Social grant recipients will heave sighs of relief at the announcement that allocations will from April mostly increase by above inflation rates.
This is a reprieve from the 2021 Budget rates of between 1.0 and 3.4%.
Delivering the 2022 Budget Speech in Parliament on Wednesday, Finance Minister Enoch Godongwana said the Department of Social Development will receive the largest allocation of R58.6 billion over the medium term.
“First, to initiate a new extended child support grant for double orphans. This is to encourage the care of orphans within families rather than foster care. Second, to provide for inflationary increases to permanent social grants.”
From April, old age and disability grants will increase to R1 985 from R1 890 (5%). In the same period, grants for persons over the age of 75 and war veterans will rise to R2 005 from the current R1 910 (5%).
Also with a 5% increase, care dependency will rise from R1 890 to R1 985 (5%). With a 1.9% increment, the foster care grant will see the lowest adjustment, rising from the current R1 050 to R1 070 (1.9%). With a 5% increase, care dependency will go from R1 890 to R1 985 (5%). Child support will increase to R480 from the current R460 (4.3%).
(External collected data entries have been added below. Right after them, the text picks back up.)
[src/hw/rtl/llpq_pkg.sv]
// Shared types for the linked list packet queue: request codes, FSM states, command/status.
package llpq_pkg;

	// request codes carried in a request word
	typedef enum logic [1:0] {
		REQ_START_WRITE  = 2'd0,
		REQ_FINISH_WRITE = 2'd1,
		REQ_START_READ   = 2'd2,
		REQ_FINISH_READ  = 2'd3
	} req_type_t;

	// controller states
	typedef enum logic [2:0] {
		ST_CLEAR,
		ST_IDLE,
		ST_POP,
		ST_LINK,
		ST_FETCH
	} state_t;

	// controller to datapath
	typedef struct packed {
		logic clr_en;       // write one entry of the link memories during the clearing pass
		logic start_pop;    // read free_next at the free head
		logic finish_pop;   // take the popped link, mark the node's queue link empty, post
		logic finish_write; // store payload, link behind tail, post
		logic finish_read;  // push node onto the free list, post
		logic start_link;   // read queue_next at the queue head
		logic start_fetch;  // read payload of the node after the head
		logic finish_fetch; // advance the head, post the payload
		logic post_fail;    // post a failed result
	} cmd_t;

	// datapath to controller
	typedef struct packed {
		req_type_t req_type;
		logic      free_empty; // free head is the end marker
		logic      link_nil;   // node after the head is the end marker
		logic      idx_ok;     // node_index lies inside the pool
		logic      clr_last;   // last entry of the clearing pass
		logic      out_free;   // output register can take a result this cycle
	} status_t;

endpackage

[src/hw/rtl/llpq_ctrl.sv]
// Controller FSM: sequences the pointer memory accesses of each request.
module llpq_ctrl (
	input  logic               clk,
	input  logic               arst_n,
	input  logic               req_valid,
	output logic               req_ready,
	input  llpq_pkg::status_t  status,
	output llpq_pkg::cmd_t     cmd
);
	import llpq_pkg::*;

	state_t state_q;
	state_t state_nx;
	logic   accept;

	assign req_ready = (state_q == ST_IDLE) && status.out_free;
	assign accept    = req_valid && req_ready;

	// state register
	always_ff @(posedge clk or negedge arst_n) begin
		if (!arst_n) begin
			state_q <= ST_CLEAR;
		end else begin
			state_q <= state_nx;
		end
	end

	// next state
	always_comb begin
		state_nx = state_q;
		case (state_q)
			ST_CLEAR: begin
				if (status.clr_last) state_nx = ST_IDLE;
			end
			ST_IDLE: begin
				if (accept) begin
					case (status.req_type)
						REQ_START_WRITE: begin
							if (!status.free_empty) state_nx = ST_POP;
						end
						REQ_START_READ: state_nx = ST_LINK;
						default: state_nx = ST_IDLE;
					endcase
				end
			end
			ST_POP: begin
				if (status.out_free) state_nx = ST_IDLE;
			end
			ST_LINK: begin
				if (!status.link_nil) begin
					state_nx = ST_FETCH;
				end else if (status.out_free) begin
					state_nx = ST_IDLE;
				end
			end
			ST_FETCH: begin
				if (status.out_free) state_nx = ST_IDLE;
			end
			default: state_nx = ST_IDLE;
		endcase
	end

	// commands
	always_comb begin
		cmd = '0;
		case (state_q)
			ST_CLEAR: cmd.clr_en = 1'b1;
			ST_IDLE: begin
				if (accept) begin
					case (status.req_type)
						REQ_START_WRITE: begin
							cmd.start_pop = !status.free_empty;
							cmd.post_fail = status.free_empty;
						end
						REQ_FINISH_WRITE: begin
							cmd.finish_write = status.idx_ok;
							cmd.post_fail    = !status.idx_ok;
						end
						REQ_START_READ: cmd.start_link = 1'b1;
						REQ_FINISH_READ: begin
							cmd.finish_read = status.idx_ok;
							cmd.post_fail   = !status.idx_ok;
						end
						default: cmd = '0;
					endcase
				end
			end
			ST_POP: cmd.finish_pop = status.out_free;
			ST_LINK: begin
				cmd.start_fetch = !status.link_nil;
				cmd.post_fail   = status.link_nil && status.out_free;
			end
			ST_FETCH: cmd.finish_fetch = status.out_free;
			default: cmd = '0;
		endcase
	end
endmodule

[config.mk]
export PLATFORM = sky130hd
export DESIGN_NAME = llpq_ctrl
export DESIGN_NICKNAME = d
export VERILOG_FILES = /design/src/hw/rtl/llpq_pkg.sv /design/src/hw/rtl/llpq_ctrl.sv
export SDC_FILE = /design/constraint.sdc
export NUM_CORES = 1
export LEC_CHECK = 0
export BUFFER_PORTS_ARGS = -buffer_cell sky130_fd_sc_hd__buf_4
export CORE_AREA = 2 2 39 41
export CTS_CLUSTER_DIAMETER = 150
export DETAILED_ROUTE_END_ITERATION = 10
export DIE_AREA = 0 0 41 43
export SKIP_LAST_GASP = 1
export SYNTH_ARGS = -nofsm -noshare
export SYNTH_HDL_FRONTEND = slang
export SYNTH_SLANG_ARGS = --single-unit
[constraint.sdc]
create_clock -name clk -period 1.7 [get_ports clk]
set_input_delay 0.255 -clock clk [delete_from_list [all_inputs] [get_ports clk]]
set_output_delay 0.255 -clock clk [all_outputs]
set_load 0.1 [all_outputs]
* After elaboration in Yosys (flattened, before gate mapping)
Cells that the tools add are included.
** Operators by class
- Eq/ne operators :: 10
- Muxes and demuxes :: 20
- Reduce and logical (&&, ||, !) cells :: 11
** Operators with widths (number)
- two-way mux 3 bit :: 6
- case mux 1 bit (2 select lines) :: 6
- case mux 3 bit (4 select lines) :: 1
- two-way mux 8 bit :: 1
- equality test 3 x 2 -> 1 bit (second input constant) :: 2
- case mux 3 bit (2 select lines) :: 1
- two-way mux 1 bit :: 5
- equality test 2 bit (second input constant) :: 2
- inequality test 2 bit (second input constant) :: 2
- OR reduction 2 bit :: 2
- equality test 3 x 1 -> 1 bit (second input constant) :: 1
- equality test 3 bit (second input constant) :: 1
- logical AND 1 bit :: 3
- zero test 1 bit :: 3
- zero test 3 bit :: 1
- inequality test 3 bit (second input constant) :: 1
- AND reduction 3 bit :: 1
- equality test 2 x 1 -> 1 bit (second input constant) :: 1
- zero test 2 bit :: 1
** Storage, ports and cells
- Flip-flop bits (word level) :: 3
- Input bits :: 10
- Output and inout bits :: 10
- Logic and storage cells :: 42

* Depth between registers and ports, before layout
Gate-level depths: netlist of run 1.
- Depth in word-level cells :: 5
- Gate-level depth with buffers :: 4
- Depth with buffers taken out :: 3

* Worst setup path before layout of run 1
Ideal clock, no wire load.
- Path kind :: register to output
- From :: register state_q[2]
- To :: output port cmd[7] in the netlist's numbering
- Arrival :: 3.680 ns
- Path slack :: -2.235 ns
- Stages on the path, launching flop included :: 5
- Buffers on the path :: 1
- Cells stage by stage :: dfrtp_1 > buf_6 > nor2b_1 > nand3_1 > nor4_1
** RTL lines
- start, declared :: line llpq_ctrl.sv:12 : state_t state_q;
- start signal, assigned :: line llpq_ctrl.sv:24 : state_q <= state_nx;
- end, declared :: line llpq_ctrl.sv:8 : output llpq_pkg::cmd_t cmd

==> reports/qor.csv, run 1 <==
stage,metric,value,unit
pwr,Reg power frac,13.9,%
floorplanning,die span in x,41,µm
sta,skew final,0.003111,ns
routing,drt wl/cell,11.42,µm
finish,layout cells sized above 1,66.67,%
pwr,maximum VDD drop,797.1,µV
synth,top-count cell post-synth,nor2_1,
worst_setup_path,CP Max Fanout,4,
place,RD Place Congestion,0.8198,
pwr,Sw Share,55.53,%
pwr,Clock Power Share,11.6,%
worst_setup_path,R2R setup slack,0.31,ns
pwr,power per cell area,1417,nW/µm²
floorplanning,core area,1384,µm²
synth,post-synthesis cell count,44,
hold_path,Worst Hold Class,in -> reg,
sta,final worst-path cycle share,98.15,%
sta,hold slack,0.2753,ns
routing,DR vias/cell,5.045,
global_route,global route total overflow,0,
clock_tree,CTS tree,built,
pwr,Lkg Pwr,0.3143,nW
global_route,GRT Util Overall,13.97,%
place,pre-CTS setup slack,0.05010,ns
synth,"Seq/Total Area, Yosys",21.98,%
synth,Syn. warnings,0,
sta,slew margin rel.,77.36,%
global_route,antenna violations before repair,0,
synth,leading post-synthesis cells by cell area,"dfrtp_1, nor2_1, a41oi_2",
routing,DR iter-0 viols,10,
worst_setup_path,worst path required time,1.44,ns
sta,minimum clock period,1.669,ns
sta,Worst Slack Setup Final,0.03145,ns
place,HPWL Detailed,800.4,µm
sta,worst slew pin tran,0.3365,ns
clock_tree,H-tree levels,1,
floorplanning,Initial Utilization,24.68,%
synth,number of enable flip-flop cells after synthesis,0,
routing,drt total wl,1.005,mm
global_route,largest net degree at the start of global routing,11,
synth,post-synthesis cell area,341.6,µm²
sta,Final Max Tran Viols,0,
sta,Hold Fails Final Rpt,0,
synth,Synth area leader,dfrtp_1,
synth,"FFs w/ async S/R, synth",100.0,%
floorplanning,Row Count,14,
clock_tree,CTS buffer count,3,
finish,post-route cell area,743.2,µm²
run_status,outcome,"finished, final reports clean",
place,port bufs,19,
finish,Finished Core Util,53.71,%
sta,RSZ-0062 raised after global routing,true,
finish,Area Overhead vs Synth,117.6,%
global_route,first-pass GRT wire length,1.718,mm
floorplanning,IO Pins,20,
clock_tree,Root Driver,clkbuf_4,
flow_run,number of max-cap violations,0,
clock_tree,CTS clock-pin slew for the worst setup and hold paths,0.04,ns
synth,area share of the largest cell type after synthesis,21.98,%
pwr,Logic pwr share,74.5,%
sta,# setup viols final,0,
floorplanning,die area,1763,µm²
clock_tree,worst-case clock buffer depth,2,
synth,Synth cell types,28,
worst_setup_path,CP Launch Type,flip-flop,
finish,Nets,83,
synth,"Avg Cell Area, Syn",7.763,µm²
floorplanning,Die H,43,µm
worst_setup_path,worst-path cell chain,nor2b_4 > a21bo_2 > a21oi_4 > buf_12,
worst_setup_path,Crit path largest cell delay,0.44,ns
place,placed cell area,635.6,µm²
finish,Regs by FF count,state_q (3),
routing,1st-pass router iterations,4,
finish,max reg flops,3,
synth,most frequent cells after synthesis,"nor2_1, nand2_1, dfrtp_1, nor3_1",
routing,total number of vias,444,
finish,Diodes inserted,0,
worst_setup_path,Top delay family on crit path,flip-flops,
worst_setup_path,WP buf/inv,1,
finish,most flop-heavy register,state_q,
synth,Yosys reg bits,3,
clock_tree,clock sinks,3,
sta,fmax,599.3,MHz
routing,final antenna-violating net count,0,
synth,"Top FF cell, synth",dfrtp_1,
worst_setup_path,Setup crit end kind,output port,
global_route,number of global-route vias before repair,411,
worst_setup_path,Arrival @ worst endpoint,1.41,ns
pwr,Internal,0.4684,mW
clock_tree,Worst-Skew Late Latency,0.23,ns
routing,Residual DRC,0,
worst_setup_path,crit path kind,reg -> out,
pwr,total net switching power,0.5850,mW
worst_setup_path,Crit-path slowest cell,dfrtp_2,
synth,Syn Nets,54,
[cell type report]
| class | count | area, µm² |
|---|---|---|
| clock buffers | 4 | 26.28 |
| fillers | 125 | 640.6 |
| inverters | 1 | 3.754 |
| multi-input cells | 37 | 349.1 |
| flip-flops and latches | 3 | 77.57 |
| well taps | 16 | 20.02 |
| repair buffers | 27 | 266.5 |
[path summary, 6_finish.rpt]
check / start / endpoint / cells after the start
hold / removal: status[0] / state_q[2]$_DFFE_PN0P_ / 2
setup / recovery: state_q[1]$_DFFE_PN0P_ / cmd[0] / 4
max in group asynchronous: arst_n / state_q[0]$_DFFE_PN0P_ / 2
setup reg to reg: state_q[0]$_DFFE_PN0P_ / state_q[0]$_DFFE_PN0P_ / 4
min in group asynchronous: arst_n / state_q[1]$_DFFE_PN0P_ / 2
hold reg to reg: state_q[1]$_DFFE_PN0P_ / state_q[2]$_DFFE_PN0P_ / 3
[cells by family after synthesis]
kind of cell,after synthesis,share of synthesized area [%]
simple gates,28,46.52
flops,3,21.98
buf+inv,4,8.057
compound gates,9,23.44
[per-layer routing]
layer / global-route usage, % / wire [µm]
met3: 4.188 / 66
met5: 0 / 0
met1: 19.68 / 446
met2: 18.44 / 483
met4: 7.333 / 8
[what timing repair did]
action	4_1_cts	5_1_grt
setup buffers	1	0
resized for setup	11	6
endpoints found under the hold margin	3	0
setup endpoints to repair	5	8
pin swaps	1	1
hold buffers	1	0
[layout by cell type, fill, tap and decap left out, types with 2 or more instances in the layout]
master	instances
dfrtp_2	2
buf_12	4
nor2_4	2
nor2b_4	2
nand2_1	4
or2b_1	2
buf_4	19
and3_2	2
nor3b_4	2
clkbuf_4	3
buf_6	3
nor2_1	3
[power by group through the flow]
stage	clock (mW)	combinational, mW	sequential [mW]
floorplan	0	0.631	0.111
global placement	0	0.725	0.150
detailed placement	0	0.728	0.148
CTS	0.126	0.772	0.143
global route	0.131	0.832	0.148
finish	0.123	0.785	0.146
[worst reg2reg max path: cells and delay by family, from the launching register on]
kind                   cells  cell delay, ns
flip-flops                 1            0.44
buffers and inverters      1            0.19
AO/OA/AOI/OAI              2            0.44
AND/OR/NAND/NOR            1            0.22
[through the flow]
step / power, mW / TNS, ns / instances
2_1_floorplan: 0.7412 / -0.8150 / 44
3_3_place_gp: 0.8751 / 0 / 82
6_report: 1.053 / 0 / 88
5_1_grt: 1.112 / -0.1184 / 88
4_1_cts: 1.042 / 0 / 88
3_5_place_dp: 0.8758 / 0 / 82
Note: power is estimated with default switching activity, not from simulation.
==> inputs of run 2 (changes only) <==
- HOLD_SLACK_MARGIN: default -> 0.08
- REMOVE_ABC_BUFFERS: default -> 1
- clock period: 1.7 -> 2.1 ns (I/O delays scaled with it)
==> reports/qor.csv, run 2 (synthesis results as in run 1) <==
stage,metric,value,unit,change
run_status,outcome,"finished, final reports clean",,
clock_tree,CTS buffer count,3,,unchanged
clock_tree,H-tree levels,1,,unchanged
finish,Nets,78,,-6.0%
finish,Finished Core Util,38.43,%,-15 points
finish,max reg flops,3,,unchanged
worst_setup_path,worst path required time,1.78,ns,+0.34 ns
worst_setup_path,crit path kind,reg -> out,,
floorplanning,die span in x,41,µm,unchanged
pwr,Logic pwr share,68.8,%,-5.7 points
global_route,met1 Use GR,15.71,%,-4.0 points
finish,layout cells sized above 1,40.30,%,-26 points
routing,drt total wl,904,µm,-10%
worst_setup_path,Setup crit end kind,output port,,
clock_tree,Root Driver,clkbuf_4,,
floorplanning,Row Count,14,,unchanged
finish,post-route cell area,531.8,µm²,-28%
global_route,first-pass GRT wire length,1.545,mm,-10%
sta,minimum clock period,1.901,ns,
place,RD Place Congestion,0.7239,,-12%
place,port bufs,19,,unchanged
pwr,Clock Power Share,14.2,%,+2.6 points
global_route,number of global-route vias before repair,413,,+0.49%
sta,RSZ-0062 raised after global routing,false,,
pwr,Lkg Pwr,0.2433,nW,-23%
pwr,Sw Share,57.69,%,+2.2 points
pwr,Pwr Total,0.7057,mW,-33%
sta,slew margin rel.,76.70,%,-0.65 points
pwr,Reg power frac,17.0,%,+3.1 points
floorplanning,Initial Utilization,24.68,%,unchanged
floorplanning,Die H,43,µm,unchanged
floorplanning,core area,1384,µm²,unchanged
routing,DR iter-0 viols,3,,-7
floorplanning,IO Pins,20,,unchanged
global_route,global route total overflow,0,,unchanged
routing,total number of vias,420,,-5.4%
finish,Regs by FF count,state_q (3),,
hold_path,Worst Hold Class,in -> reg,,
clock_tree,Worst-Skew Late Latency,0.23,ns,about the same
hold_path,WHS Path Cells,2,,unchanged
clock_tree,clock sinks,3,,unchanged
routing,final antenna-violating net count,0,,unchanged
worst_setup_path,cells on worst reg2reg path,4,,unchanged
worst_setup_path,CP Launch Type,flip-flop,,
flow_run,number of max-cap violations,0,,unchanged
routing,Residual DRC,0,,unchanged
finish,"commonest cells after routing, fill and taps aside","buf_4, nor2_1, nand2_1",,
finish,"most common cell after layout, fill and taps aside",buf_4,,
pwr,maximum VDD drop,555.4,µV,-30%
finish,Area Overhead vs Synth,55.68,%,
clock_tree,CTS clock-pin slew for the worst setup and hold paths,0.04,ns,about the same
global_route,met2 Use GR,19.69,%,+1.2 points
pwr,Internal,0.2986,mW,-36%
routing,DR vias/cell,5.060,,+0.29%
sta,fmax,526.0,MHz,
sta,Hold Fails Final Rpt,0,,unchanged
pwr,power per cell area,1327,nW/µm²,-6.4%
finish,Diodes inserted,0,,unchanged
clock_tree,PostCTS Resize Cnt,0,,-11
sta,final setup TNS,0,ns,unchanged
worst_setup_path,Arrival @ worst endpoint,1.59,ns,+0.18 ns
global_route,"Most Used Layer, Global Route",met2,,
sta,skew final,0.004296,ns,+0.001186 ns
global_route,antenna violations before repair,0,,unchanged
global_route,largest net degree at the start of global routing,10,,-1
sta,Final Max Tran Viols,0,,unchanged
place,placed cell area,495.5,µm²,-22%
sta,# setup viols final,0,,unchanged
finish,most flop-heavy register,state_q,,
floorplanning,die area,1763,µm²,unchanged
routing,drt wl/cell,10.89,µm,-4.6%
worst_setup_path,CP Max Fanout,9,,+5
global_route,GRT Util Overall,12.44,%,-1.5 points
pwr,total net switching power,0.4072,mW,-30%
clock_tree,worst-case clock buffer depth,2,,unchanged
sta,worst slew pin tran,0.3487,ns,+0.01220 ns
routing,1st-pass router iterations,3,,-1
global_route,met3 Use GR,3.141,%,-1.0 points
clock_tree,CTS tree,built,,
sta,final worst-path cycle share,90.53,%,
==> run 2: changes by cell type in the layout (fill, tap and decap cells not counted), sizes merged <==
cell,delta
buf,-5
==> run 2: final cells by class <==
cell class | count | area [µm²]
multi-input cells | 37 | 239.0
repair buffers | 22 | 167.7
well taps | 16 | 20.02
inverters | 1 | 3.754
fillers | 158 | 852.1
flip-flops and latches | 3 | 75.07
clock buffers | 4 | 26.28
==> run 2: worst paths after layout <==
| path | end | slack (ns) | start |
|---|---|---|---|
| worst max register to register | state_q[0]$_DFFE_PN0P_ | 0.70 | state_q[0]$_DFFE_PN0P_ |
| worst min register to register | state_q[1]$_DFFE_PN0P_ | 0.60 | state_q[2]$_DFFE_PN0P_ |
| max in group asynchronous | state_q[2]$_DFFE_PN0P_ | 1.59 | arst_n |
| min in group asynchronous | state_q[0]$_DFFE_PN0P_ | 0.41 | arst_n |
| worst max-delay path | cmd[0] | 0.20 | state_q[1]$_DFFE_PN0P_ |
| worst min-delay path | state_q[2]$_DFFE_PN0P_ | 0.32 | status[0] |
==> run 2: critical path, cell delays in order (launching register included) <==
cell and delay [ns]:
dfrtp_1 0.46, nor2b_1 0.21, a21bo_2 0.24, a21oi_1 0.14, buf_4 0.30
==> run 2: stage by stage <==
stage / hold WS [ns] / setup WS, ns / instances
final: 0.3183 / 0.1989 / 83
after detailed placement: 0.1065 / 0.2915 / 78
after global routing: 0.3456 / 0.07095 / 83
after global placement: 0.1052 / 0.2992 / 78
after floorplan: 0.01941 / -1.875 / 41
after CTS: 0.3166 / 0.1812 / 83
==> run 2: layer usage <==
| layer | wire [µm] | vias to the layer above | share of wire (%) |
|---|---|---|---|
| met4 | 8 | 0 | 0.88 |
| met2 | 427 | 11 | 47 |
| met1 | 411 | 195 | 45 |
| li1 | - | 212 | - |
| met3 | 57 | 2 | 6.3 |
| met5 | 0 | - | 0 |
==> run 2: power groups by stage <==
stage | clock [mW] | combinational (mW) | sequential, mW
4_1_cts | 0.103 | 0.490 | 0.119
6_report | 0.100 | 0.486 | 0.120
3_5_place_dp | 0 | 0.486 | 0.120
2_1_floorplan | 0 | 0.367 | 0.120
5_1_grt | 0.110 | 0.519 | 0.124
3_3_place_gp | 0 | 0.486 | 0.119
==> run 2: what timing repair did <==
| action | CTS | global route |
|---|---|---|
| endpoints found under the setup margin | 0 | 0 |
| hold buffers | 1 | 0 |
| hold endpoints to repair | 3 | 0 |
| setup buffers | 0 | 0 |
==> inputs of run 3 (changes only) <==
- clock period: 2.1 -> 1.5 ns (I/O delays scaled with it)
==> reports/qor.csv, run 3 (synthesis results as in run 1) <==
stage,metric,value,unit,change
sta,skew final,0.004464,ns,+0.0001681 ns
pwr,Lkg Pwr,0.3121,nW,+28%
routing,1st-pass router iterations,2,,-1
finish,Multi-input gate area,307.8,µm²,+29%
worst_setup_path,CP Max Fanout,3,,-6
worst_setup_path,worst path required time,1.27,ns,-0.51 ns
sta,Hold Fails Final Rpt,0,,unchanged
worst_setup_path,CP Launch Type,flip-flop,,
finish,Diodes inserted,0,,unchanged
routing,DR iter-0 viols,10,,+7
finish,register area,75.07,µm²,unchanged
sta,worst slew pin tran,0.3485,ns,-0.0002184 ns
place,HPWL Detailed,761.2,µm,
pwr,power per cell area,1672,nW/µm²,+26%
global_route,number of global-route vias before repair,478,,+16%
sta,slew margin rel.,76.55,%,-0.15 points
routing,DR vias/cell,4.956,,-2.1%
clock_tree,Root Driver,clkbuf_4,,
sta,minimum clock period,1.607,ns,
finish,Area Overhead vs Synth,120.1,%,
clock_tree,CTS buffer count,3,,unchanged
sta,# setup viols final,9,,+9
hold_path,Worst Hold Class,in -> reg,,
global_route,largest net degree at the start of global routing,12,,+2
sta,Final Max Tran Viols,0,,unchanged
clock_tree,CTS clock-pin slew for the worst setup and hold paths,0.04,ns,about the same
routing,drt wl/cell,11.76,µm,+8.0%
finish,Regs by FF count,state_q (3),,
sta,hold slack,0.2790,ns,-0.03937 ns
run_status,failing checks,setup timing,,
global_route,first-pass GRT wire length,1.842,mm,+19%
worst_setup_path,crit path kind,reg -> out,,
floorplanning,die span in x,41,µm,unchanged
finish,most flop-heavy register,state_q,,
global_route,GRT Util Overall,15.36,%,+2.9 points
global_route,global route total overflow,0,,unchanged
floorplanning,Die H,43,µm,unchanged
place,RD Place Congestion,0.7977,,+10%
worst_setup_path,Setup crit end kind,output port,,
floorplanning,Initial Utilization,24.68,%,unchanged
floorplanning,die area,1763,µm²,unchanged
sta,Worst Slack Setup Final,-0.1072,ns,-0.3061 ns
global_route,antenna violations before repair,0,,unchanged
routing,total number of vias,451,,+7.4%
finish,fillers,120,,-24%
clock_tree,worst-case clock buffer depth,2,,unchanged
place,pre-CTS setup slack,-0.1077,ns,-0.3992 ns
sta,fmax,622.2,MHz,
clock_tree,H-tree levels,1,,unchanged
finish,"commonest cells after routing, fill and taps aside","buf_4, buf_6, buf_12",,
finish,layout cells sized above 1,61.33,%,+21 points
pwr,maximum VDD drop,935.1,µV,+68%
flow_run,number of max-cap violations,0,,unchanged
finish,max reg flops,3,,unchanged
routing,Residual DRC,0,,unchanged
sta,RSZ-0062 raised after global routing,true,,
sta,final worst-path cycle share,107.1,%,
finish,Nets,86,,+10%
clock_tree,clock sinks,3,,unchanged
run_status,outcome,finished with violations,,
clock_tree,CTS tree,built,,
finish,"most common cell after layout, fill and taps aside",buf_4,,
worst_setup_path,Arrival @ worst endpoint,1.38,ns,-0.21 ns
floorplanning,IO Pins,20,,unchanged
routing,drt total wl,1.070,mm,+18%
clock_tree,Worst-Skew Late Latency,0.24,ns,about the same
floorplanning,Row Count,14,,unchanged
floorplanning,core area,1384,µm²,unchanged
place,port bufs,19,,unchanged
routing,final antenna-violating net count,0,,unchanged
run 3: changes by cell type in the layout (fill, tap and decap cells not counted), sizes merged:
cell,delta
buf,+7
clkbuf,+1
run 3: layout make-up:
class | instances | area share [%]
Multi-Input combinational cell | 37 | 40.93
Clock buffer | 4 | 3.494
Tap cell | 16 | 2.662
Sequential cell | 3 | 9.983
Inverter | 1 | 0.4992
Timing Repair Buffer | 30 | 42.43
run 3: worst max-delay path: stages, from the launching register on:
cell and delay, ns:
dfrtp_1 0.38, nor2b_2 0.17, nand3_1 0.15, nor4_2 0.19
buf_6 0.26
The Minister said the social grants function is allocated R1 trillion over the MTEF period to facilitate access to social grants and welfare services to reduce poverty and inequality, protect children, and empower women, youth and people with disabilities.
Three new allocations are made to social grants, including:
- R44 billion in 2022/23 to continue the special COVID-19 social relief of distress grant (R350 per beneficiary) for another 12 months.
- A total of R1.6 billion in the two outer years to initiate a new extended child support grant for double orphans, in order to encourage the care of orphans within families rather than foster care.
- A total of R13.1 billion in the outer years to offset budget reductions made in the 2021 Budget and provide for inflationary increases to permanent grants.
In the 2022 Budget Review, the National Treasury said the total number of grant beneficiaries will increase by an average annual rate of 1.5%, from 18.4 million in 2021/22 to 19.2 million in 2024/25.
The department said the numbers exclude the 10.5 million beneficiaries of the special COVID‐19 social relief of distress grant in 2022/23.
“Following the once-off allocation of that grant in 2022/23, the function’s baseline will contract by 3% over the period ahead. Over the medium term, conditions for extending this or a similar grant will include improved targeting to ensure that the people who most need this grant can access it, as well as improved linkages with labour market activation programmes.
“The child support and old age grants together account for more than half of total grant expenditure over the MTEF period. These grants will support a total of 17.2 million beneficiaries in 2022/23,” reads the document.
The Budget Review said over the three-year spending period, an annual average of R1.2 billion will be shifted from the Department of Social Development to the Department of Basic Education as responsibility for early childhood development shifts across these departments.
The National Youth Development Agency will receive R1.5 billion to support skills development and youth employment.